According to Ocias, the main themes of Loved were of dominance and power, since to provide a fuller answer would "defy the point of the game". His intentions in making the game were to get people to think about the games they were playing—a direction he found much of the video game industry shying away from. The confrontational aspect of the game was motivated by two aspects: primarily to use "the resource of emotions" invoked by its risk and reward mechanic; and secondly to absorb the awareness of people online. Expanding upon his inspirations, Ocias cited individual games such as The Last Guardian and Deus Ex: Human Revolution, along with companies such as Thatgamecompany and Eidos Montréal, as showing "greater depth" to video games as well as experimentation and research. Ocias ultimately stated that while he dislikes "force-feeding" players, he would try to take a different approach both mechanically and thematically for his next game.

==Release and reception==
Loved was published as freeware onto Newgrounds and Kongregate, as well as Ocias's official website, on 14 June 2010. Since its release, the game has received sizeable praise and scrutiny from players, with some responding reminiscently over it. Duncan Geere of Wired dubbed it "great high-brow lunchtime gaming" that exploits the paradox of video games being supposedly a better medium than music and films, despite most gamers being compliant by design. Writing for Rock, Paper, Shotgun, Kieron Gillen called the atmosphere "genuinely oppressive" and the game's cogitation between free will and control "really quite excellent". A review in the Italian magazine Dude named it one of their top 16 favourite independent games. Outlet The A.V. Club rated the game a B, noting the game's open interpretation and themes of obedience and rebellion, and claiming that "what it lacks in subtlety, it makes up for with interesting aesthetic choices."

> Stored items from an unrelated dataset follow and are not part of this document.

This design comes from an exercise in tuning for small area and a short achievable clock period on the open sky130 flow, not from production work.
Function was checked by simulation only, so behaviour that the tests miss may differ from the original.

## flow/design.v (module list and top-level ports; edited modules follow where they fit)
// module rlwe_alu: 2754 lines
// module rlwe_fa: 4 lines
// module rlwe_ha: 4 lines
// module rlwe_gp: 4 lines
// module rlwe_g: 3 lines
module rlwe_alu (
    input  wire        clk,
    input  wire        rst,         
    input  wire        in_valid,
    input  wire [2:0]  in_op,
    input  wire [31:0] in_a,
    input  wire [31:0] in_b,
    input  wire [31:0] in_c,
    output wire        out_valid,
    output wire [31:0] out_y0,
    output wire [31:0] out_y1
);
  // ...
==> flow/flow/run.sh <==
#!/bin/bash
# The standard layout, with every port buffered by a plain buf_2 instead of
# the delay buffer buffer_ports picks by default.
set -euo pipefail
export BUFFER_PORTS_ARGS="-buffer_cell sky130_fd_sc_hd__buf_2"
bash standard.sh > standard_make.log 2>&1
==> flow/standard.sh <==
#!/bin/bash
# synth_recipe.tcl (not shown) runs the flow's synth.tcl, then flattens the netlist and writes it again
# the make line also repeats each setting of config.mk as NAME=value (left out here)
make -C /OpenROAD-flow-scripts/flow DESIGN_CONFIG=/design/flow/config.mk WORK_HOME=/design/flow/orfs CLKGATE_MAP_FILE= SYNTH_SCRIPT=/design/flow/synth_recipe.tcl "${@:-finish}"
==> flow/config.mk <==
export PLATFORM = sky130hd
export DESIGN_NAME = rlwe_alu
export DESIGN_NICKNAME = rlwe_alu
export VERILOG_FILES = /design/flow/design.v
export SDC_FILE = /design/flow/constraint.sdc
export NUM_CORES = 4
export LEC_CHECK = 0
export CAP_MARGIN = 20
export CORE_MARGIN = 2
export CORE_UTILIZATION = 40
export CTS_BUF_LIST = sky130_fd_sc_hd__clkbuf_4 sky130_fd_sc_hd__clkbuf_8
export SLEW_MARGIN = 20
export SYNTH_HIERARCHICAL = 1
export SYNTH_MINIMUM_KEEP_SIZE = 0
==> flow/constraint.sdc <==
create_clock -name core_clock -period 26.0 [get_ports {clk}]
set_input_delay 5.2000 -clock core_clock [delete_from_list [all_inputs] [get_ports {clk}]]
set_output_delay 5.2000 -clock core_clock [all_outputs]
set_load 0.01 [all_outputs]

In interviewing Ocias, Justin Kranzl of Gamasutra called the experience of playing the game challenging of the "assumptions people may hold about the respective weight of narrative and play mechanics". Kris Ligman of PopMatters called the controls frustrating and "only just playable", but disregarded this as "all it needs in order to work". Chris Priestman of Kill Screen found the game provoking of "gut reactions" and noted a sexual undercurrent throughout it. Referred to by Gillen, Michael Rose of IndieGames.com called the controls "a little wonky", but concluded that it was "definitely worth giving a go". Tim W. of the same website ranked the game second place of the top 10 browser platformers of 2010. Rose later published in his book 250 Indie Games You Must Play that the game is worth playing twice to see the alternative endings based on the player's decisions. Writing for the official website of G4, Brittany Vincent called the game "especially curious" in its depiction of a dominant and submissive relationship and a "fantastic case" of the medium "pushing the margins of human emotion".